RNA metabolism is regulated by multiple post-transcriptional layers, primarily orchestrated by RNA-binding proteins (RBPs). When disrupted these processes can lead to diseases like myotonic dystrophy type 1 (DM1), a rare inherited disorder affecting skeletal muscle. DM1 is caused by an expansion of trinucleotides in the DMPK gene, leading to accumulation of RNA foci and deregulation of RNA metabolism. The mutation was identified in 1992 but aspects of its pathophysiology are not understood and there is no cure.A promising area of research is the potential alteration of the m6A epitranscriptome in DM1. A major discovery in gene regulation is the presence of modified nucleotides like N6-methyladenosine (m6A), which affect RNA fate. Defects in m6A have been linked to various diseases but its role in muscular dystrophies including DM1 remains unexplored. m6A is regulated by writers that add and erasers that remove the modification. In DM1, the erasers FTO and ALKBH5 are deregulated.
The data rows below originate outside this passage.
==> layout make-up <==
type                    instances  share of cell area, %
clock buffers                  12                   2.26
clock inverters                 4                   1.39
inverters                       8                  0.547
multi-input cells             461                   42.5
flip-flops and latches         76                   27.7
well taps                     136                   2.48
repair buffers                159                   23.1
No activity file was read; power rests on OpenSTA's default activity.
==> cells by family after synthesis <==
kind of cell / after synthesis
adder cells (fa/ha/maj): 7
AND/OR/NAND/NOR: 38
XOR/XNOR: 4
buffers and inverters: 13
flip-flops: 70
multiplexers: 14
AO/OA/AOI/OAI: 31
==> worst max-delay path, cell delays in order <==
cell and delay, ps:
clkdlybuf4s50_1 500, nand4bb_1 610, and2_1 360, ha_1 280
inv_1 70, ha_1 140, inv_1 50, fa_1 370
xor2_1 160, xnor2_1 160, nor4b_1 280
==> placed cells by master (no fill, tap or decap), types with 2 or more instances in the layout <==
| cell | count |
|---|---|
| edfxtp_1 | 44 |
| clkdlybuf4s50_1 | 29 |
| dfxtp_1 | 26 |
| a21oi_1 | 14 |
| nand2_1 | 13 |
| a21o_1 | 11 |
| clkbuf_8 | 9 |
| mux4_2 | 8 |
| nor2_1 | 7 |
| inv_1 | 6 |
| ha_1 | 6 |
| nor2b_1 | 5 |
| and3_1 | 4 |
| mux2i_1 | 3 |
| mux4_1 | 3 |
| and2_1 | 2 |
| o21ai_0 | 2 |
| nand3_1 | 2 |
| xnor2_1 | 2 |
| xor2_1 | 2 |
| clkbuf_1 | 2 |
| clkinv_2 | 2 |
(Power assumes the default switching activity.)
--- src/rtl/spi_shift_frame.sv ---
// Parametrised SPI shift register: classic shift/rotate modes plus a FRAME mode
// that loads a word and shifts exactly `width` bits on external strobes.
module spi_shift_frame #(
   parameter int width    = 8,
   parameter bit msbFirst = 1'b1
) (
   input  logic                   clk,
   input  logic                   reset,
   input  logic [2:0]             mode,
   input  logic [width-1:0]       parallelIn,
   input  logic                   serialIn,
   input  logic                   shiftEn,
   output logic [width-1:0]       parallelOut,
   output logic                   serialOut,
   output logic                   busy,
   output logic                   frameDone,
   output logic [$clog2(width):0] count
);

   localparam int               cnt_w    = $clog2(width) + 1;
   localparam logic [cnt_w-1:0] last_cnt = cnt_w'(width - 1);

   typedef enum logic [2:0] {
      MODE_HOLD  = 3'd0,
      MODE_PLOAD = 3'd1,
      MODE_RIGHT = 3'd2,
      MODE_LEFT  = 3'd3,
      MODE_ROTR  = 3'd4,
      MODE_ROTL  = 3'd5,
      MODE_FRAME = 3'd6,
      MODE_CLEAR = 3'd7
   } mode_e;

   typedef enum logic {
      ST_IDLE,
      ST_SHIFTING
   } state_e;

   state_e           state_q, state_d;
   logic [width-1:0] data_q, data_d;
   logic [cnt_w-1:0] count_q, count_d;
   logic             busy_q, busy_d;
   logic             frame_done_q, frame_done_d;
   logic [width-1:0] frame_shift;
   mode_e            mode_in;

   assign mode_in = mode_e'(mode);

   // Frame shifts reuse LEFT or RIGHT, chosen once at elaboration.
   assign frame_shift = msbFirst ? {data_q[width-2:0], serialIn}
                                 : {serialIn, data_q[width-1:1]};

   always_comb begin
      // NOTE: every next-state signal gets a default first so no latch is inferred.
      state_d      = state_q;
      data_d       = data_q;
      count_d      = count_q;
      busy_d       = busy_q;
      frame_done_d = 1'b0;

      unique case (state_q)
         ST_IDLE: begin
            case (mode_in)
               MODE_HOLD:  data_d = data_q;
               MODE_PLOAD: data_d = parallelIn;
               MODE_RIGHT: data_d = {serialIn, data_q[width-1:1]};
               MODE_LEFT:  data_d = {data_q[width-2:0], serialIn};
               MODE_ROTR:  data_d = {data_q[0], data_q[width-1:1]};
               MODE_ROTL:  data_d = {data_q[width-2:0], data_q[width-1]};
               MODE_FRAME: begin
                  // Load edge only: a strobe coinciding with FRAME is dropped.
                  data_d  = parallelIn;
                  count_d = '0;
                  busy_d  = 1'b1;
                  state_d = ST_SHIFTING;
               end
               MODE_CLEAR: begin
                  data_d  = '0;
                  count_d = '0;
               end
               default: data_d = data_q;
            endcase
         end

         ST_SHIFTING: begin
            if (mode_in == MODE_CLEAR) begin
               data_d  = '0;
               count_d = '0;
               busy_d  = 1'b0;
               state_d = ST_IDLE;
            end else if (shiftEn) begin
               data_d  = frame_shift;
               count_d = count_q + cnt_w'(1);
               if (count_q == last_cnt) begin
                  busy_d       = 1'b0;
                  frame_done_d = 1'b1;
                  state_d      = ST_IDLE;
               end
            end
         end

         default: state_d = ST_IDLE;
      endcase
   end

   always_ff @(posedge clk or posedge reset) begin
      if (reset) begin
         state_q      <= ST_IDLE;
         data_q       <= '0;
         count_q      <= '0;
         busy_q       <= 1'b0;
         frame_done_q <= 1'b0;
      end else begin
         // NOTE: non-blocking assignments so every flop samples pre-edge values.
         state_q      <= state_d;
         data_q       <= data_d;
         count_q      <= count_d;
         busy_q       <= busy_d;
         frame_done_q <= frame_done_d;
      end
   end

   assign parallelOut = data_q;
   assign serialOut   = msbFirst ? data_q[width-1] : data_q[0];
   assign busy        = busy_q;
   assign frameDone   = frame_done_q;
   assign count       = count_q;

endmodule
[src/rtl/des40_ctrl_pkg.sv]
// rtl/des40_ctrl_pkg.sv - shared types and widths for the des40_ctrl frame-sync deserializer
package des40_ctrl_pkg;

  typedef enum logic [1:0] {
    ST_IDLE,
    ST_HUNT,
    ST_PAYLOAD,
    ST_CHECK
  } state_t;

  localparam logic [7:0] SYNC_WORD_DEFAULT = 8'hA5;

  localparam int BIT_CNT_W  = 3;
  localparam int BYTE_CNT_W = 8;
  localparam int MISS_CNT_W = 4;
  localparam int ERR_CNT_W  = 8;

  function automatic logic [ERR_CNT_W-1:0] sat_inc(input logic [ERR_CNT_W-1:0] v);
    return (v == '1) ? v : v + ERR_CNT_W'(1);
  endfunction

endpackage

[src/rtl/des40_ctrl_if.sv]
// rtl/des40_ctrl_if.sv - serial bit input and byte output handshake bundle for des40_ctrl
interface des40_ctrl_if;

  logic       enable;
  logic       data_in;
  logic [7:0] byte_out;
  logic       byte_valid;
  logic       byte_ready;
  logic       frame_start;
  logic       frame_end;

  modport master (
    output enable, data_in, byte_ready,
    input  byte_out, byte_valid, frame_start, frame_end
  );

  modport slave (
    input  enable, data_in, byte_ready,
    output byte_out, byte_valid, frame_start, frame_end
  );

endinterface
**src/rtl/sevenseg_pkg.sv**
```systemverilog
// rtl/sevenseg_pkg.sv - shared seven-segment patterns, anode codes and digit codes
// Segment patterns are 7 bits {a,b,c,d,e,f,g}, active-low (0 = lit).
// Anode codes are active-low digit selects.
package sevenseg_pkg;

    localparam logic [6:0] SEG_0    = 7'b0000001;
    localparam logic [6:0] SEG_1    = 7'b1001111;
    localparam logic [6:0] SEG_2    = 7'b0010010;
    localparam logic [6:0] SEG_3    = 7'b0000110;
    localparam logic [6:0] SEG_4    = 7'b1001100;
    localparam logic [6:0] SEG_5    = 7'b0100100;
    localparam logic [6:0] SEG_6    = 7'b0100000;
    localparam logic [6:0] SEG_7    = 7'b0001111;
    localparam logic [6:0] SEG_8    = 7'b0000000;
    localparam logic [6:0] SEG_9    = 7'b0000100;
    localparam logic [6:0] SEG_DASH = 7'b1111110;

    localparam logic [3:0] AN_ONES      = 4'b1110;
    localparam logic [3:0] AN_TENS      = 4'b1101;
    localparam logic [3:0] AN_HUNDREDS  = 4'b1011;
    localparam logic [3:0] AN_THOUSANDS = 4'b0111;
    localparam logic [3:0] AN_BLANK     = 4'b1111;

    localparam logic [3:0] DIG_DASH = 4'hA;
    localparam logic [3:0] DIG_ERR  = 4'hF;

    typedef enum logic [1:0] {
        SEL_ONES      = 2'd0,
        SEL_TENS      = 2'd1,
        SEL_HUNDREDS  = 2'd2,
        SEL_THOUSANDS = 2'd3
    } digit_sel_e;

    typedef enum logic [1:0] {
        AN_KIND_DIGIT = 2'd0,
        AN_KIND_BLANK = 2'd1,
        AN_KIND_BAD   = 2'd2
    } anode_kind_e;

    typedef struct packed {
        anode_kind_e kind;
        digit_sel_e  sel;
    } anode_info_t;

    // Classify a stable anode value: one digit selected, all off, or anything else.
    function automatic anode_info_t decode_anode(input logic [3:0] an);
        anode_info_t info;
        info.kind = AN_KIND_DIGIT;
        info.sel  = SEL_ONES;
        case (an)
            AN_ONES:      info.sel  = SEL_ONES;
            AN_TENS:      info.sel  = SEL_TENS;
            AN_HUNDREDS:  info.sel  = SEL_HUNDREDS;
            AN_THOUSANDS: info.sel  = SEL_THOUSANDS;
            AN_BLANK:     info.kind = AN_KIND_BLANK;
            default:      info.kind = AN_KIND_BAD;
        endcase
        return info;
    endfunction

endpackage

```
**src/rtl/sevenseg_decode.sv**
```systemverilog
// rtl/sevenseg_decode.sv - seven-segment pattern to digit code decoder
// Ports:
//   i_seg     in  7  active-low segments {a,b,c,d,e,f,g}
//   o_code    out 4  0-9 digit, DIG_DASH for a lone g segment, DIG_ERR otherwise
//   o_illegal out 1  pattern is not a recognised glyph
module sevenseg_decode
    import sevenseg_pkg::*;
(
    input  logic [6:0] i_seg,
    output logic [3:0] o_code,
    output logic       o_illegal
);

    always_comb begin
        o_code    = DIG_ERR;
        o_illegal = 1'b0;
        case (i_seg)
            SEG_0:    o_code = 4'd0;
            SEG_1:    o_code = 4'd1;
            SEG_2:    o_code = 4'd2;
            SEG_3:    o_code = 4'd3;
            SEG_4:    o_code = 4'd4;
            SEG_5:    o_code = 4'd5;
            SEG_6:    o_code = 4'd6;
            SEG_7:    o_code = 4'd7;
            SEG_8:    o_code = 4'd8;
            SEG_9:    o_code = 4'd9;
            SEG_DASH: o_code = DIG_DASH;
            default: begin
                o_code    = DIG_ERR;
                o_illegal = 1'b1;
            end
        endcase
    end

endmodule

```
**src/rtl/sevenseg_capture.sv**
```systemverilog
// rtl/sevenseg_capture.sv - recovers four digits and decimal points from a scanned 7-seg bus
// Ports:
//   clk, clr (async active-low reset)
//   anode[3:0]   active-low digit select, cathode[7:0] active-low {a..g,dp}
//   ones/tens/hundreds/thousands[3:0]  decoded digit codes
//   dp[3:0]      decimal points, active-high, [0]=ones
//   frame_done   pulse when all four digits have been committed
//   seg_err      pulse on committing an illegal pattern
//   anode_err    pulse on a stable anode value that selects more than one digit
//   stale        level, no digit commit for TIMEOUT_CYCLES
module sevenseg_capture
    import sevenseg_pkg::*;
#(
    parameter int STABLE_CYCLES  = 16,
    parameter int TIMEOUT_CYCLES = 524288
)(
    input  logic       clk,
    input  logic       clr,
    input  logic [3:0] anode,
    input  logic [7:0] cathode,
    output logic [3:0] ones,
    output logic [3:0] tens,
    output logic [3:0] hundreds,
    output logic [3:0] thousands,
    output logic [3:0] dp,
    output logic       frame_done,
    output logic       seg_err,
    output logic       anode_err,
    output logic       stale
);

    localparam int SW = $clog2(STABLE_CYCLES);
    localparam int TW = $clog2(TIMEOUT_CYCLES + 1);
    localparam logic [SW-1:0] STAB_MAX = SW'(STABLE_CYCLES - 1);
    localparam logic [TW-1:0] TO_MAX   = TW'(TIMEOUT_CYCLES);

    logic [11:0]   r_sync1;
    logic [11:0]   r_sync2;
    logic [11:0]   r_prev;
    logic [SW-1:0] r_stab_cnt;
    logic          r_armed;
    logic [3:0]    r_digit [4];
    logic [3:0]    r_dp;
    logic [3:0]    r_seen;
    logic          r_frame_done;
    logic          r_seg_err;
    logic          r_anode_err;
    logic [TW-1:0] r_to_cnt;
    logic          r_stale;

    logic          w_changed;
    logic          w_commit;
    logic          w_digit_commit;
    anode_info_t   w_an;
    logic [3:0]    w_code;
    logic          w_illegal;
    logic [3:0]    w_seen_next;

    // r_prev holds the value that has been stable for r_stab_cnt cycles, so it is
    // the one committed even if the bus moves again in the commit cycle.
    assign w_changed      = (r_sync2 != r_prev);
    assign w_commit       = r_armed && (r_stab_cnt == STAB_MAX);
    assign w_an           = decode_anode(r_prev[11:8]);
    assign w_digit_commit = w_commit && (w_an.kind == AN_KIND_DIGIT);
    assign w_seen_next    = r_seen | (4'b0001 << w_an.sel);

    sevenseg_decode u_decode (
        .i_seg     (r_prev[7:1]),
        .o_code    (w_code),
        .o_illegal (w_illegal)
    );

    // Synchronizer and stability tracking. armed drops after one commit so a
    // long stable run yields a single commit.
    always_ff @(posedge clk or negedge clr) begin
        if (!clr) begin
            r_sync1    <= '1;
            r_sync2    <= '1;
            r_prev     <= '1;
            r_stab_cnt <= '0;
            r_armed    <= 1'b0;
        end else begin
            r_sync1 <= {anode, cathode};
            r_sync2 <= r_sync1;
            r_prev  <= r_sync2;
            if (w_changed) begin
                r_stab_cnt <= '0;
                r_armed    <= 1'b1;
            end else begin
                if (r_stab_cnt != STAB_MAX) begin
                    r_stab_cnt <= r_stab_cnt + 1'b1;
                end
                if (w_commit) begin
                    r_armed <= 1'b0;
                end
            end
        end
    end

    // Commit, error pulses and frame tracking.
    always_ff @(posedge clk or negedge clr) begin
        if (!clr) begin
            r_digit      <= '{default: '0};
            r_dp         <= '0;
            r_seen       <= '0;
            r_frame_done <= 1'b0;
            r_seg_err    <= 1'b0;
            r_anode_err  <= 1'b0;
        end else begin
            r_frame_done <= 1'b0;
            r_seg_err    <= 1'b0;
            r_anode_err  <= 1'b0;
            if (w_commit) begin
                case (w_an.kind)
                    AN_KIND_DIGIT: begin
                        r_digit[w_an.sel] <= w_code;
                        r_dp[w_an.sel]    <= ~r_prev[0];
                        r_seg_err         <= w_illegal;
                        // The completing commit belongs to the frame it closes.
                        if (w_seen_next == 4'hF) begin
                            r_seen       <= '0;
                            r_frame_done <= 1'b1;
                        end else begin
                            r_seen <= w_seen_next;
                        end
                    end
                    AN_KIND_BAD: r_anode_err <= 1'b1;
                    default: ;
                endcase
            end
        end
    end

    // Timeout: only digit commits (legal or not) count as bus activity.
    always_ff @(posedge clk or negedge clr) begin
        if (!clr) begin
            r_to_cnt <= '0;
            r_stale  <= 1'b1;
        end else if (w_digit_commit) begin
            r_to_cnt <= '0;
            r_stale  <= 1'b0;
        end else if (r_to_cnt != TO_MAX) begin
            r_to_cnt <= r_to_cnt + 1'b1;
            if (r_to_cnt == TO_MAX - 1'b1) begin
                r_stale <= 1'b1;
            end
        end
    end

    assign ones       = r_digit[0];
    assign tens       = r_digit[1];
    assign hundreds   = r_digit[2];
    assign thousands  = r_digit[3];
    assign dp         = r_dp;
    assign frame_done = r_frame_done;
    assign seg_err    = r_seg_err;
    assign anode_err  = r_anode_err;
    assign stale      = r_stale;

endmodule
```
**config.mk**
```make
export PLATFORM = sky130hd
export DESIGN_NAME = sevenseg_capture
export DESIGN_NICKNAME = d
export VERILOG_FILES = /design/src/rtl/sevenseg_pkg.sv /design/src/rtl/sevenseg_decode.sv /design/src/rtl/sevenseg_capture.sv
export SDC_FILE = /design/constraint.sdc
export NUM_CORES = 1
export LEC_CHECK = 0
export CORE_MARGIN = 10
export CORE_UTILIZATION = 36
export CTS_CLUSTER_DIAMETER = 60
export CTS_CLUSTER_SIZE = 30
export DETAILED_ROUTE_END_ITERATION = 6
export HOLD_SLACK_MARGIN = 0.1
export PLACE_DENSITY = 0.63
export SYNTH_ARGS = -nofsm -noshare
export SYNTH_HDL_FRONTEND = slang
export SYNTH_SLANG_ARGS = --single-unit
```
**constraint.sdc**
```tcl
create_clock -name clk -period 1.6 [get_ports clk]
set_input_delay 0.32 -clock clk [delete_from_list [all_inputs] [get_ports clk]]
set_output_delay 0.32 -clock clk [all_outputs]
set_load 0.05 [all_outputs]
```
==> reports/metrics.csv <==
metric;value;unit
status;finished with violations;
io_buffer_count;37;
grt_pass1_vias;2899;
cts_buffers;9;
power_density;780;nW/µm²
post_route_cells_drive_above_1_share;55.6;%
synth_compound_area_share;7.15;%
yosysUniqueCellTypes;55;
seq_area_frac_synth;59.0;%
rsz0062_at_grt;true;
synth_top_family_by_area;simple AND/OR/NAND/NOR gates;
die_x;123;µm
row_count;37;
r2r_slack;-250;ps
vdd_drop_max;0.425;mV
final_net_count;447;
finalHoldViolCount;0;
die_h;123;µm
worstMarginPinSlew;402;ps
async_flop_share;100;%
synthesis.area;3850;µm²
violations;negative setup slack;
slew_violations;0;
grt_pass1_wl;14.4;mm
syn_inst;323;
syn_nets;340;
core;10400;µm²
io_pins;38;
antenna_cells;0;
yosys.area_share.simple;15.5;%
root_buffer;clkbuf_8;
p_total;0.00441;W
yosys_warnings;0;
clockBufferDepth;2;
postPlaceCellArea;4770;µm²
cap_violations;0;
start_util;37.1;%
h-tree-depth;3;
cts_tree;built;
dr.pass1.iters;4;
wl_per_cell;15.8;µm
cts_sinks;89;
ant_nets;0;
synth.area.mux_share;5.85;%
final_area;5660;µm²
synth-edff-count;0;
cp.required;1840;ps
layout.cells.non_filler;571;
drtIter0Drc;167;
ff2ff_path_depth;6;
synth_seq_cells;89;
yosys_most_used_dff;dfrtp_1;
max-slew-margin-rel;73.0;%
synth.avg_cell_area;11.9;µm²
critPathKind;flip-flop to flip-flop;
mostFrequentLayoutCells;buf_4 (83), dfrtp_1 (52), dfstp_2 (37), xor2_1 (27);
overflow;0;
post-route-period-util;115;%
post-route-min-period;1850;ps
worst_slack;-248;ps
fmaxAchievable;541;MHz
dieArea;15200;µm²
r2r-start;r_prev[5];
vias;2772;
min_path_type;input port to async pin;
synth_xor_area_share;7.28;%
p_leak;2.45;nW
cp-end-kind;flip-flop;
critPathMaxFanout;8;
route.detailed.vias_per_inst;4.85;
synthAdderAreaFrac;0.975;%
track_usage;11.8;%
antenna_found_initial;0;
area_growth;46.9;%
fillers;857;
grt_start_max_net_pins;37;
setup_tns;-8470;ps
place_congestion;0.903;
cp-start-kind;flip-flop;
path_clk_slew;90;ps
wirelength;9.01;mm
layout_commonest_cell;buf_4;
dp.cells;539;
cp.arrival;2090;ps
drcViolationCount;0;
setup_viol;50;
skew;10.0;ps
clk_latency;350;ps
hpwl;5.83;mm
reg2reg_to;thousands[0];
through the flow:
| stage | setup WS [ps] | hold WS (ps) | util, % |
|---|---|---|---|
| final | -248 | 316 | 54.5 |
| after detailed placement | -220 | 134 | 46.0 |
| after global placement | -164 | 136 | 46.0 |
| after global routing | -303 | 319 | 54.5 |
| after floorplan | -140 | 24.4 | - |
| after CTS | -197 | 308 | 52.0 |
logic make-up (layout without fill, tap and decap cells):
group	after synthesis	after routing
simple gates	109	109
flops	89	89
compound gates	40	40
xor+xnor	32	32
buf+inv	31	143
mux	19	19
fa+ha+maj	3	3
sequential cells by signal, indices dropped and copies added (netlist names):
signal,flops
r_armed,1
r_sync2,12
r_stab_cnt,4
r_sync1,12
r_prev,12
tens,4
stale,1
seg_err,1
hundreds,4
ones,4
r_to_cnt,20
anode_err,1
frame_done,1
r_seen,4
thousands,4
dp,4
worst max-delay path, cell delays in order, from the launching register on:
cell,delay (ps)
dfstp_2,640
nor3_2,100
buf_4,140
and3_1,170
a21oi_1,280
o21ai_4,120
mux2_4,290
synth_stat cells, drive strengths merged (2+ instances only):
cell	number	area (µm²)
nand4	8	50.1
nor3	4	20.0
xnor2	5	43.8
nor2b	2	12.5
and3	11	71.3
nand3	11	67.6
or3	6	37.5
nor3b	2	20.0
nor4	8	56.3
ha	3	37.5
a21o	2	15.0
nor4b	2	17.5
clkbuf	2	8.75
a32o	3	30.0
and4	4	35.0
a21oi	10	57.6
xor2	27	236
o2111ai	2	17.5
nand2	17	63.8
mux2i	3	30.0
nand2b	2	12.5
nor2	29	111
dfstp	37	972
buf	19	115
o21ai	10	50.1
o211ai	2	15.0
inv	10	37.5
dfrtp	52	1300
mux2	16	195
a31oi	2	12.5
area by class of cell:
| cell class | instances | area, µm² | area share, % |
|---|---|---|---|
| clock inverters | 3 | 42.5 | 0.752 |
| multi-input cells | 203 | 1870 | 33.0 |
| flip-flops and latches | 89 | 2270 | 40.2 |
| clock buffers | 13 | 191 | 3.38 |
| well taps | 136 | 170 | 3.01 |
| repair buffers | 117 | 1070 | 19.0 |
| inverters | 10 | 37.5 | 0.664 |
where the power goes:
group	switching [W]	internal [W]	total (W)
clock	0.000773	0.000953	0.00173
combinational	0.000156	0.000155	0.000310
sequential	0.0000463	0.00233	0.00238
worst max path at each step:
| stage | from | endpoint | slack, ps | cells past startpoint |
|---|---|---|---|---|
| 2_1_floorplan | r_stab_cnt[0] | tens[0] | -140 | 6 |
| 3_3_place_gp | r_prev[9] | r_armed | -160 | 6 |
| 3_5_place_dp | r_prev[5] | tens[0] | -220 | 5 |
| 4_1_cts | r_prev[5] | hundreds[1] | -200 | 6 |
| 5_1_grt | r_prev[5] | thousands[0] | -300 | 6 |
| 6_report | r_prev[5] | thousands[0] | -250 | 6 |
per-layer routing:
layer,global-route usage (%),routed length (µm),part of all wire (%)
met1,15.2,4040,45
met2,19.0,4430,49
met3,2.92,458,5.1
met4,4.15,85,0.94
met5,0,0,0
timing repair:
| action | in CTS | in global routing |
|---|---|---|
| buffers inserted | 8 | 7 |
| cloned | 3 | 0 |
| setup endpoints to repair | 51 | 52 |
| endpoints found under the hold margin | 52 | 0 |
| pin swaps | 19 | 25 |
| hold buffers | 1 | 0 |
| gates resized for setup | 57 | 53 |
Power figures use the tool's default switching activity.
Once added m6A marks are recognised by readers which mediate their cellular effects. m6A readers are crucial to skeletal muscle physiology but their involvement in DM1 is unknown.EpiDM project hypothesises that altered m6A demethylases activity leads to hypermethylation, impacting RNA function and muscle physiology. Its objectives are to 1) map and characterize m6a’s role in DM1, 2) identify m6A readers involved in the disease and 3) explore the therapeutic potential of targeting m6A methylation to restore muscle function.My expertise will be combined with the host lab’s by leveraging DM1 models and next-generation sequencing techniques to study m6A and RBPs, and developing innovative therapies. By pioneering this research EpiDM will uncover the regulation of novel RNA pathways in skeletal muscle, advancing understanding of DM1 and identifying new therapeutic targets for muscular dystrophies. Finally it aligns with European initiatives focused on rare diseases and epitranscriptomics.